- **Records shown**
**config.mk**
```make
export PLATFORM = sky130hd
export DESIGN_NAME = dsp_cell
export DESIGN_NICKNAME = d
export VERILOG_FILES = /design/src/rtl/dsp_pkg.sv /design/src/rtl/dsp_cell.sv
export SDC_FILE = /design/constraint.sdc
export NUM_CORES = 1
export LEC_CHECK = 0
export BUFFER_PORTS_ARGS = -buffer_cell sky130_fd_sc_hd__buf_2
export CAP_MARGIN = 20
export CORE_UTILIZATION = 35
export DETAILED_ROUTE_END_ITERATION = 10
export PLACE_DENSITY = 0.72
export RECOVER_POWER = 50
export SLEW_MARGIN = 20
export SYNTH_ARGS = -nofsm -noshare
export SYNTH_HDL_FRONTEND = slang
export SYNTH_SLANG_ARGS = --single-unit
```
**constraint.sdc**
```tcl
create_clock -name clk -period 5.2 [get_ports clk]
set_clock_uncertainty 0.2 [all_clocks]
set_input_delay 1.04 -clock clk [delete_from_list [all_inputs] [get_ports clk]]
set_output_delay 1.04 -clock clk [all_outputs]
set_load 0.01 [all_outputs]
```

- **Directions for this task**
The data above needs to be retyped in full, exactly as given.

- **Result for this task**
**config.mk**
```make
export PLATFORM = sky130hd
export DESIGN_NAME = dsp_cell
export DESIGN_NICKNAME = d
export VERILOG_FILES = /design/src/rtl/dsp_pkg.sv /design/src/rtl/dsp_cell.sv
export SDC_FILE = /design/constraint.sdc
export NUM_CORES = 1
export LEC_CHECK = 0
export BUFFER_PORTS_ARGS = -buffer_cell sky130_fd_sc_hd__buf_2
export CAP_MARGIN = 20
export CORE_UTILIZATION = 35
export DETAILED_ROUTE_END_ITERATION = 10
export PLACE_DENSITY = 0.72
export RECOVER_POWER = 50
export SLEW_MARGIN = 20
export SYNTH_ARGS = -nofsm -noshare
export SYNTH_HDL_FRONTEND = slang
export SYNTH_SLANG_ARGS = --single-unit
```
**constraint.sdc**
```tcl
create_clock -name clk -period 5.2 [get_ports clk]
set_clock_uncertainty 0.2 [all_clocks]
set_input_delay 1.04 -clock clk [delete_from_list [all_inputs] [get_ports clk]]
set_output_delay 1.04 -clock clk [all_outputs]
set_load 0.01 [all_outputs]
```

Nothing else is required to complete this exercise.